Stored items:
## src/rtl/pwr_button_ctl.sv

```systemverilog
module pwr_button_ctl #(
  parameter int TICK_DIV   = 1000,
  parameter int HALF_TICKS = 25000
) (
  input  logic       clk,
  input  logic       rst_n,
  input  logic       btn_n,
  input  logic [1:0] hold_sel,
  input  logic       shdn_mask,
  input  logic       force_off,
  input  logic       flag_clr,
  output logic       power_on,
  output logic       shdn_flag
);
  localparam int PW = (TICK_DIV > 1) ? $clog2(TICK_DIV) : 1;
  localparam int CW = $clog2(4 * HALF_TICKS + 1);
  localparam logic [CW-1:0] LIM1 = CW'(HALF_TICKS);
  localparam logic [CW-1:0] LIM2 = CW'(2 * HALF_TICKS);
  localparam logic [CW-1:0] LIM3 = CW'(3 * HALF_TICKS);
  localparam logic [CW-1:0] LIM4 = CW'(4 * HALF_TICKS);

  typedef enum logic [1:0] {S_OFF, S_ON, S_ARM} st_t;

  st_t st;
  logic [2:0] sync;
  logic [PW-1:0] pre;
  logic [CW-1:0] cnt, lim, lim_sel;
  logic btn_low, btn_fall, tick, done;

  assign btn_low  = ~sync[1];
  assign btn_fall = sync[2] & ~sync[1];
  assign tick     = (pre == PW'(TICK_DIV - 1));
  assign done     = tick && (cnt >= lim - 1'b1);
  assign power_on = (st != S_OFF);

  always_comb begin
    case (hold_sel)
      2'b01:   lim_sel = LIM3;
      2'b10:   lim_sel = LIM4;
      2'b11:   lim_sel = LIM1;
      default: lim_sel = LIM2;
    endcase
  end

  always_ff @(posedge clk or negedge rst_n) begin
    if (!rst_n) sync <= 3'b111;
    else        sync <= {sync[1:0], btn_n};
  end

  always_ff @(posedge clk or negedge rst_n) begin
    if (!rst_n) begin
      st <= S_OFF;
      shdn_flag <= 1'b0;
      pre <= '0;
      cnt <= '0;
      lim <= LIM2;
    end else if (force_off) begin
      st <= S_OFF;
      shdn_flag <= 1'b0;
      pre <= '0;
      cnt <= '0;
    end else begin
      case (st)
        S_OFF: begin
          pre <= '0;
          cnt <= '0;
          lim <= lim_sel;
          if (btn_fall) st <= S_ON;
        end
        S_ON: begin
          if (flag_clr) shdn_flag <= 1'b0;
          if (!btn_low) begin
            pre <= '0;
            cnt <= '0;
            lim <= lim_sel;
          end else if (done) begin
            pre <= '0;
            cnt <= '0;
            if (!flag_clr) begin
              st <= S_ARM;
              shdn_flag <= 1'b1;
            end
          end else begin
            pre <= tick ? '0 : pre + 1'b1;
            if (tick) cnt <= cnt + 1'b1;
          end
        end
        S_ARM: begin
          if (flag_clr) begin
            st <= S_ON;
            shdn_flag <= 1'b0;
            pre <= '0;
            cnt <= '0;
          end else if (done) begin
            pre <= '0;
            cnt <= '0;
            if (shdn_mask) st <= S_ON;
            else begin
              st <= S_OFF;
              shdn_flag <= 1'b0;
            end
          end else begin
            pre <= tick ? '0 : pre + 1'b1;
            if (tick) cnt <= cnt + 1'b1;
          end
        end
        default: st <= S_OFF;
      endcase
    end
  end
endmodule


```

## config.mk

```make
export PLATFORM = sky130hd
export DESIGN_NAME = pwr_button_ctl
export DESIGN_NICKNAME = d
export VERILOG_FILES = /design/src/rtl/pwr_button_ctl.sv
export SDC_FILE = /design/constraint.sdc
export NUM_CORES = 1
export LEC_CHECK = 0
export BUFFER_PORTS_ARGS = -buffer_cell sky130_fd_sc_hd__buf_4
export CAP_MARGIN = 10
export CORE_MARGIN = 2
export CORE_UTILIZATION = 60
export CTS_BUF_LIST = sky130_fd_sc_hd__clkbuf_4 sky130_fd_sc_hd__clkbuf_8 sky130_fd_sc_hd__clkbuf_16
export CTS_CLUSTER_DIAMETER = 100
export DETAILED_ROUTE_END_ITERATION = 16
export PLACE_DENSITY = 0.86
export SYNTH_ARGS = -nofsm -noshare
export SYNTH_HDL_FRONTEND = slang
export SYNTH_SLANG_ARGS = --single-unit
```

## constraint.sdc

```tcl
create_clock -name clk -period 3.44 [get_ports clk]
set_input_delay 0.688 -clock clk [delete_from_list [all_inputs] [get_ports clk]]
set_output_delay 0.688 -clock clk [all_outputs]
set_load 0.05 [all_outputs]
```

==> impl_metrics.csv, run 1 <==
group,metric,value,unit
yosys,netlist.top_cell.by_area,"dfrtp_1",
run_status,status,"finished clean",
yosys,synthCells,306,
critical_path,reg2regPathDepth,11,
detailed_routing,dr.pass1.iters,5,
yosys,synth_area_per_cell,8.86,sq um
detailed_routing,via_count,2262,
clocking,htreeDepth,2,
clocking,clk_pin_slew_worst_paths,0.08,ns
critical_path,critical_path.max_fanout,21,
global_route,grt_pass1_vias,1997,
critical_path,startpoint_type,"flop",
yosys,synth_top_area_frac,0.305,
flow_run,max_cap_violations,0,
yosys,synth-edff-count,0,
detailed_routing,routedWlPerCell,14.8,um
pwr,p_total,0.00150,W
detailed_routing,routed_via_density,6.15,
yosys,synthesis.nets,340,
place,dpl.hpwl,3940,um
timing,relSlewSlack,0.533,
critical_path,r2r_end,"cnt[6]",
finish,area_growth,7.20,%
clocking,post_cts_buffers,0,
critical_path,end_kind,"flop",
timing,setup-violations-final,0,
critical_path,rr_startpoint,"lim[13]",
place,gp_congestion,0.845,
place,port_buffers,9,
yosys,yosys-top-cells-area,"dfrtp_1 (30%), ha_1 (12%), dfstp_2 (5.8%)",
clocking,clock_path_buffers,2,
timing,slew_violations,0,
detailed_routing,antenna_left,0,
timing,fin_tns_setup,0,ns
yosys,ys.flop_type,"dfrtp_1",
pwr,peakVddDrop,0.368,mV
clocking,cts_made_buffers,5,
yosys,synth-seq-cells,39,
yosys,yosysMostFrequentCell,"nand2_1",
min_path,hp-class,"in -> async",
detailed_routing,drtIter0Drc,245,
die,dieArea,0.00507,sq mm
yosys,yosys_warnings,0,
clocking,cts.root.buffer_cell,"clkbuf_8",
timing,hold_viol,0,
clocking,cts_tree,"done",
timing,rsz0062_at_grt,"false",
yosys,async_flop_share,1.00,
finish,nets,349,
die,start_util,0.623,
finish,fill_cells,335,
die,num_rows,24,
die,core_area,0.00435,sq mm
detailed_routing,route.detailed.drc,0,
clocking,cts_resized,0,
global_route,antenna_found_initial,0,
timing,fin_crit_sh,0.889,
timing,clock.fmax,327,MHz
global_route,grt_max_degree,40,
die,die_h,71.2,um
timing,period_minus_slack,3.06,ns
critical_path,worstSetupPathType,"reg -> reg",
yosys,ys_types,48,
global_route,grt_pass1_wl,9280,um
timing,worst_clock_skew,0.0105,ns
timing,worst_pin_slew,0.698,ns
finish,antenna_cells,0,
die,ios,10,
critical_path,reg2reg_setup_slack,0.38,ns
clocking,cts_hold_buf,0,
critical_path,crit_arrival,3.25,ns
critical_path,crit_required,3.63,ns
clocking,clkSinkCount,39,
clocking,clk-insertion-delay-late,0.29,ns
pwr,p_leak,1.32,nW
global_route,overflow,0,
detailed_routing,routed_wirelength,5440,um
pwr,power_per_cell_area,515,mW/mm^2
yosys,synth_area,0.00271,sq mm
finish,drive_above_1_share,0.111,
die,die_x,71.2,um
global_route,grt_usage,0.230,
yosys,synth_seq_area_share,0.363,
yosys,synth_common_cells,"nand2_1 (38), dfrtp_1 (33), ha_1 (26), nor2_1 (26), o21ai_0 (22)",
[per-layer routing]
| metal | vias up | GRT usage | wire, um |
|---|---|---|---|
| met5 | - | 0 | 0 |
| met4 | 0 | 0.0922 | 79 |
| met3 | 7 | 0.0366 | 204 |
| met2 | 45 | 0.337 | 2460 |
| met1 | 1062 | 0.342 | 2700 |
| li1 | 1148 | - | - |
[worst max path at each step]
stage	cells after the start	slack, ns	start	end
global route	11	0.20	lim[13]	cnt[4]
finish	11	0.38	lim[13]	cnt[6]
CTS	11	0.41	lim[13]	cnt[4]
global placement	11	0.50	lim[13]	cnt[6]
floorplan	11	0.74	lim[13]	cnt[1]
detailed placement	11	0.42	lim[13]	cnt[4]
[critical path, cell delays in order (launching register included)]
cell and delay, ns:
dfrtp_1 0.44, nor3_1 0.51, nand2_1 0.13, xor2_1 0.16, ha_1 0.30, nand4_1 0.11, nor4_1 0.35, o21ba_2 0.22
o31ai_4 0.07, buf_4 0.25, a31o_2 0.25, a22o_1 0.17
[final cells by class]
type	count	area, sq um	share of cell area
well taps	52	65.1	0.0224
multi-input cells	247	1640	0.564
inverters	10	37.5	0.0129
flip-flops and latches	39	983	0.338
repair buffers	12	90.1	0.0310
clock buffers	6	76.3	0.0263
clock inverters	2	13.8	0.00474
[state kept, by name, summed over array words and instances, names as in the netlist]
name       cells
sync           3
pre           10
st             2
shdn_flag      1
lim            6
cnt           17
[stage by stage]
| stage | cells | setup WS (ns) | util | instance area [sq um] | hold WS [ns] |
|---|---|---|---|---|---|
| after detailed placement | 360 | 0.424 | 0.647 | 2820 | 0.350 |
| after floorplan | 306 | 0.735 | - | 2710 | 0.345 |
| after CTS | 368 | 0.412 | 0.668 | 2910 | 0.363 |
| after global placement | 360 | 0.497 | 0.647 | 2820 | 0.348 |
| after global routing | 368 | 0.198 | 0.668 | 2910 | 0.359 |
| final | 368 | 0.381 | 0.668 | 2910 | 0.347 |
[report_power, final]
part / total (W) / switching (W) / internal, W
clock network: 0.000310 / 0.000160 / 0.000151
registers: 0.000588 / 0.0000677 / 0.000520
logic: 0.000598 / 0.000358 / 0.000241
[cells by family (layout without fill, tap and decap cells)]
group / count (synthesis) / in the layout / synth area share
flip-flops: 39 / 39 / 0.363
buffers and inverters: 20 / 30 / 0.0355
AND/OR/NAND/NOR: 130 / 130 / 0.245
multiplexers: 4 / 4 / 0.0152
XOR/XNOR: 5 / 5 / 0.0162
adder cells (fa/ha/maj): 26 / 26 / 0.120
AO/OA/AOI/OAI: 82 / 82 / 0.206
[cell usage in the layout (no fill, tap or decap), drive strengths merged, types with 8 or more instances in the layout]
cell type and count:
nand4 11, nor2 26, inv 10, a22o 8
a21oi 17, nor3 11, ha 26, nand3 16
dfrtp 33, nand2 38, o21ai 22, buf 12
and3 8
No activity file was read; power rests on OpenSTA's default activity.
==> run 2: changes to the inputs <==
ABC_AREA = 1   (was not set)
==> run 2 against run 1 <==
Effect of this change: synthesized area rose by 4.3%; count of clock-buffer cells in the layout shrank 1; clock skew fell by 0.0054 ns; critical path type unchanged; synthesized cell count is 21% higher; critical endpoint is now cnt[0]; fmax up 8.0%; die area grew 4.1%; clock power is 49% higher; final cell count grew 18%; sequential cell count stayed put; sequential power is 3% lower; combinational power decreased by 7.0%.
==> impl_metrics.csv, run 2 <==
group,metric,value,unit
run_status,status,"finished clean",
timing,fin_crit_sh,0.824,
yosys,synth_area,0.00283,sq mm
yosys,ys_types,35,
timing,clock.fmax,353,MHz
yosys,yosys-top-cells-area,"dfrtp_1 (29%), ha_1 (11%), nand2_1 (10%)",
timing,setup-violations-final,0,
detailed_routing,dr.pass1.iters,4,
pwr,swShare,0.372,
timing,fin_tns_setup,0,ns
timing,hold_viol,0,
critical_path,reg2reg_setup_slack,0.61,ns
timing,worst_clock_skew,0.00507,ns
detailed_routing,routedWlPerCell,13.0,um
die,dieArea,0.00528,sq mm
clocking,post_cts_buffers,0,
die,num_rows,24,
finish,top_register,"cnt",
timing,period_minus_slack,2.83,ns
pwr,peakVddDrop,0.569,mV
pwr,p_leak,1.51,nW
yosys,synth_top_area_frac,0.292,
critical_path,rr_startpoint,"lim[13]",
yosys,ys.flop_type,"dfrtp_1",
yosys,synth-seq-cells,39,
finish,largest_reg_flops,17,
clocking,cts_tree,"done",
clocking,cts_hold_buf,0,
pwr,power_per_cell_area,517,mW/mm^2
clocking,clock_path_buffers,2,
yosys,netlist.top_cell.by_area,"dfrtp_1",
detailed_routing,routed_wirelength,5630,um
yosys,yosys_warnings,0,
die,ios,10,
critical_path,end_kind,"flop",
min_path,hp-class,"in -> async",
clocking,clk-insertion-delay-late,0.30,ns
timing,worst_pin_slew,0.560,ns
pwr,p_clk_frac,0.292,
yosys,synth_common_cells,"nand2_1 (76), inv_1 (59), dfrtp_1 (33), nor2_1 (30), ha_1 (26)",
place,dpl.hpwl,4210,um
pwr,sequentialPowerShare,0.358,
clocking,cts_made_buffers,5,
clocking,htreeDepth,2,
yosys,async_flop_share,1.00,
detailed_routing,drtIter0Drc,102,
finish,fin_util,0.691,
critical_path,crit_required,3.66,ns
timing,slew_violations,0,
die,die_x,72.7,um
place,gp_congestion,0.934,
detailed_routing,via_count,2367,
timing,rsz0062_at_grt,"false",
finish,antenna_cells,0,
finish,layout_commonest_cell,"nand2_1",
yosys,synthesis.nets,403,
detailed_routing,route.detailed.drc,0,
critical_path,critical_path.max_fanout,15,
detailed_routing,antenna_left,0,
global_route,grt_pass1_vias,2196,
global_route,grt_max_degree,40,
critical_path,worstSetupPathType,"reg -> reg",
die,core_area,0.00444,sq mm
timing,relSlewSlack,0.624,
critical_path,startpoint_type,"flop",
yosys,synth-edff-count,0,
critical_path,r2r_end,"cnt[0]",
pwr,power_frac_comb,0.350,
critical_path,crit_arrival,3.05,ns
clocking,cts.root.buffer_cell,"clkbuf_8",
global_route,grt_usage,0.238,
global_route,grt_pass1_wl,9830,um
yosys,synth_area_per_cell,7.67,sq um
detailed_routing,routed_via_density,5.45,
finish,nets,415,
finish,area_growth,8.54,%
finish,final_cell_mix,"nand2_1 (76), inv_1 (59), dfrtp_1 (33)",
global_route,antenna_found_initial,0,
yosys,yosysMostFrequentCell,"nand2_1",
flow_run,max_cap_violations,0,
pwr,p_switching,0.000591,W
critical_path,reg2regPathDepth,17,
pwr,p_int,0.000996,W
die,die_h,72.7,um
yosys,synthCells,369,
clocking,clk_pin_slew_worst_paths,0.08,ns
clocking,clkSinkCount,39,
global_route,overflow,0,
place,port_buffers,9,
yosys,synth_seq_area_share,0.348,
die,start_util,0.637,
finish,drive_above_1_share,0.126,
clocking,cts_resized,0,
finish,top_regs,"cnt x17, pre x10, lim x6",
-- run 2: cell count changes after synthesis, moves of 5 or more --
cell,delta
o21ai_1,+7
xor2_1,+12
nand2_1,+38
inv_1,+49
and3_1,-8
nand2b_1,-7
nand4_1,-7
a31o_1,-5
nor3_1,+5
a22o_1,-7
-- run 2: critical path: stages (launching register included) --
cell and delay [ns]:
dfrtp_1 0.40, inv_1 0.17, ha_1 0.22, inv_1 0.07, nor2_1 0.22, xor2_1 0.19, ha_1 0.25, nand2_1 0.06
nor2_1 0.05, nand2_1 0.08, inv_1 0.05, nand2_1 0.07, nand4_1 0.14, nand2_1 0.15, nand2_2 0.10, nor2_4 0.30
o21ai_0 0.14, o21ai_0 0.10
-- run 2: worst max-delay path by stage --
stage | startpoint | endpoint | slack [ns] | depth (start not counted)
finish | lim[13] | cnt[0] | 0.61 | 17
global route | lim[7] | cnt[0] | 0.23 | 16
CTS | lim[13] | cnt[0] | 0.60 | 17
detailed placement | lim[13] | cnt[0] | 0.64 | 17
global placement | lim[13] | cnt[0] | 0.83 | 19
floorplan | lim[13] | cnt[7] | 1.08 | 20
-- run 2: through the flow --
stage                     area [sq um]  setup WS, ns  std cells  hold slack [ns]  total power (W)
after floorplan                   2830          1.08        369            0.345         0.000996
after global placement            2930         0.833        426            0.347          0.00111
after detailed placement          2930         0.645        426            0.349          0.00113
after CTS                         3070         0.603        434            0.360          0.00160
after global routing              3070         0.229        434            0.362          0.00170
final                             3070         0.607        434            0.350          0.00159
-- run 2: cells by family after synthesis --
group                    count (synthesis)  share of synthesized area
flip-flops                              39                      0.348
adder cells (fa/ha/maj)                 26                      0.115
buffers and inverters                   66                     0.0933
XOR/XNOR                                16                     0.0495
AO/OA/AOI/OAI                           55                      0.107
AND/OR/NAND/NOR                        167                      0.287
-- run 2: final cells by class --
class | count | area (sq um)
flip-flops and latches | 39 | 983
well taps | 52 | 65.1
fillers | 366 | 1370
clock inverters | 3 | 67.6
inverters | 61 | 229
clock buffers | 5 | 68.8
multi-input cells | 264 | 1580
repair buffers | 10 | 75.1
-- run 2: layer usage --
layer  global-route usage  part of all wire
met5                    0                 0
met2                0.403              0.50
met1                0.304              0.46
met3               0.0483             0.033
met4               0.0823             0.010
-- run 2: power groups by stage --
stage	registers, W	logic [W]	clock network (W)
2_1_floorplan	0.000565	0.000432	0
3_3_place_gp	0.000574	0.000539	0
3_5_place_dp	0.000578	0.000552	0
4_1_cts	0.000568	0.000558	0.000472
5_1_grt	0.000575	0.000636	0.000492
6_report	0.000568	0.000556	0.000463
==> run 3: changes to the inputs <==
CORE_UTILIZATION = 56   (was 60)
PLACE_DENSITY = 0.84   (was 0.86)
clock period = 2.4 ns   (was 3.44 ns; I/O delays follow)
==> run 3 against run 2 <==
Effect of this change: the flow now finishes with violations (negative setup slack); core utilization is 2.8 points higher; clock skew grew 0.0013 ns; fmax increased by 3.4%; combinational power rose by 120%; worst setup slack worse by 0.95 ns; clock power up 26%; critical path type unchanged; largest power group is now combinational logic.
==> impl_metrics.csv, run 3 (synthesis results as in run 2) <==
group,metric,value,unit
run_status,status,"finished, violations left",
run_status,violations,"negative setup slack",
critical_path,max_stage_delay,0.57,ns
place,port_buffers,9,
global_route,grt_max_degree,40,
critical_path,rr_startpoint,"lim[6]",
detailed_routing,routedWlPerCell,14.2,um
global_route,overflow,0,
pwr,peakVddDrop,0.727,mV
flow_run,max_cap_violations,0,
clocking,clk_pin_slew_worst_paths,0.08,ns
clocking,cts_tree,"done",
finish,drive_above_1_share,0.257,
detailed_routing,drtIter0Drc,126,
timing,clock.fmax,365,MHz
finish,antenna_cells,0,
timing,fin_tns_setup,-6.10,ns
clocking,clk-insertion-delay-late,0.29,ns
clocking,cts_made_buffers,5,
global_route,grt_usage,0.249,
critical_path,critical_path.max_fanout,8,
timing,worst_pin_slew,0.524,ns
global_route,grt_pass1_wl,10800,um
die,core_area,0.00479,sq mm
pwr,swShare,0.396,
finish,instances_no_fill,471,
detailed_routing,route.detailed.drc,0,
critical_path,cp-endpoint,"cnt[16]",
timing,rsz0062_at_grt,"true",
detailed_routing,via_count,2572,
critical_path,startpoint_type,"flop",
clocking,htreeDepth,2,
pwr,power_per_cell_area,756,mW/mm^2
pwr,p_leak,1.72,nW
pwr,p_total,0.00260,W
detailed_routing,routed_via_density,5.46,
timing,hold_viol,0,
critical_path,r2r_end,"cnt[16]",
finish,largest_reg_flops,17,
timing,period_minus_slack,2.74,ns
place,dpl.hpwl,4290,um
pwr,power_frac_comb,0.464,
die,die_x,75.1,um
die,ios,10,
finish,top_regs,"cnt x17, pre x10, lim x6",
finish,layout_commonest_cell,"nand2_1",
finish,nets,437,
pwr,p_int,0.00157,W
pwr,sequentialPowerShare,0.312,
pwr,p_switching,0.00103,W
critical_path,reg2reg_setup_slack,-0.34,ns
critical_path,path_cells,"inv_2 > ha_4 > inv_4 > nor2_4 > nand2_2 > xor2_1 > inv_1 > ha_1 > nand2_1 > nor2_1 > nand2_1 > nor2_1 > nor2_1 > nand4_1 > nand2_2 > nand2_4 > nor2_4 > buf_12 > nand3_2 > o21ai_1",
die,num_rows,25,
global_route,grt_pass1_vias,2459,
pwr,p_clk_frac,0.224,
timing,worst_clock_skew,0.00633,ns
critical_path,end_kind,"flop",
timing,slew_violations,0,
clocking,cts_hold_buf,0,
min_path,hp-class,"in -> async",
critical_path,crit_slowest_cell,"dfstp_2",
critical_path,crit_arrival,2.96,ns
die,dieArea,0.00564,sq mm
finish,top_register,"cnt",
clocking,cts.root.buffer_cell,"clkbuf_8",
critical_path,cp.depth,20,
clocking,clkSinkCount,39,
finish,final_cell_mix,"nand2_1 (63), inv_1 (55), dfrtp_1 (33)",
clocking,clock_path_buffers,2,
timing,relSlewSlack,0.650,
critical_path,reg2regPathDepth,20,
finish,area_growth,21.6,%
finish,fill_cells,341,
die,die_h,75.1,um
timing,post-route-worst-setup-slack,-0.340,ns
detailed_routing,routed_wirelength,6700,um
detailed_routing,antenna_left,0,
place,dpl.cell_count,453,
die,start_util,0.591,
critical_path,crit_required,2.62,ns
detailed_routing,dr.pass1.iters,4,
place,gp_congestion,0.916,
critical_path,cp_num_buf_inv,4,
timing,fin_crit_sh,1.14,
critical_path,startpoint,"lim[6]",
critical_path,crit_top_cell,"nor2_1",
timing,setup-violations-final,20,
critical_path,worstSetupPathType,"reg -> reg",
global_route,antenna_found_initial,0,
critical_path,cp_top_family,"simple AND/OR/NAND/NOR gates",
[run 3: per-stage QoR]
stage | hold slack [ns] | area (sq um) | utilization | worst slack, ns
detailed placement | 0.349 | 3040 | 0.636 | -0.314
CTS | 0.172 | 3330 | 0.696 | -0.200
global placement | 0.346 | 3040 | 0.636 | -0.165
finish | 0.147 | 3440 | 0.719 | -0.340
floorplan | 0.184 | 2830 | - | 0.0361
global route | 0.192 | 3440 | 0.719 | -0.490
[run 3: final cells by class]
type	instances	area (sq um)	area share
inverter	61	231	0.0673
tap	67	83.8	0.0244
clock buffer	6	82.6	0.0240
timing repair buffer	32	278	0.0808
multi-input combinational	264	1750	0.507
sequential	39	983	0.286
clock inverter	2	35.0	0.0102
[run 3: worst register-to-register path, delay by kind of cell, from the launching register on]
family	cells	cell delay, ns
AO/OA/AOI/OAI	1	0.08
adder cells (fa/ha/maj)	2	0.47
AND/OR/NAND/NOR	12	1.09
XOR/XNOR	1	0.12
flip-flops	1	0.57
buffers and inverters	4	0.35
[run 3: how the worst min path moves through the flow]
stage / from / to / slack (ns)
finish: rst_n / cnt[13] / 0.15
global route: rst_n / cnt[8] / 0.19
CTS: rst_n / cnt[13] / 0.17
detailed placement: sync[0] / sync[1] / 0.35
global placement: sync[0] / sync[1] / 0.35
floorplan: rst_n / cnt[0] / 0.18
[run 3: per-layer routing]
layer / global-route usage / part of all wire
met3: 0.0348 / 0.028
met1: 0.304 / 0.41
met4: 0.0992 / 0.023
met2: 0.442 / 0.53
met5: 0 / 0
[run 3: timing repair]
action / in CTS / in global routing
gates cloned: 1 / 0
setup endpoints to repair: 20 / 20
pin swaps: 10 / 11
resized for setup: 25 / 33
buffers inserted: 9 / 3
[run 3: power groups by stage]
| stage | Clock [W] | Combinational, W | Sequential, W |
|---|---|---|---|
| after floorplan | 0 | 0.000619 | 0.000809 |
| after global placement | 0 | 0.000906 | 0.000812 |
| after detailed placement | 0 | 0.000935 | 0.000816 |
| after CTS | 0.000583 | 0.00104 | 0.000804 |
| after global routing | 0.000611 | 0.00134 | 0.000817 |
| final | 0.000582 | 0.00121 | 0.000811 |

_THE TASK:_
Gather up the lines containing the word "routedWlPerCell" from these records and copy them.

_TASK RESULT:_
detailed_routing,routedWlPerCell,14.8,um
detailed_routing,routedWlPerCell,13.0,um
detailed_routing,routedWlPerCell,14.2,um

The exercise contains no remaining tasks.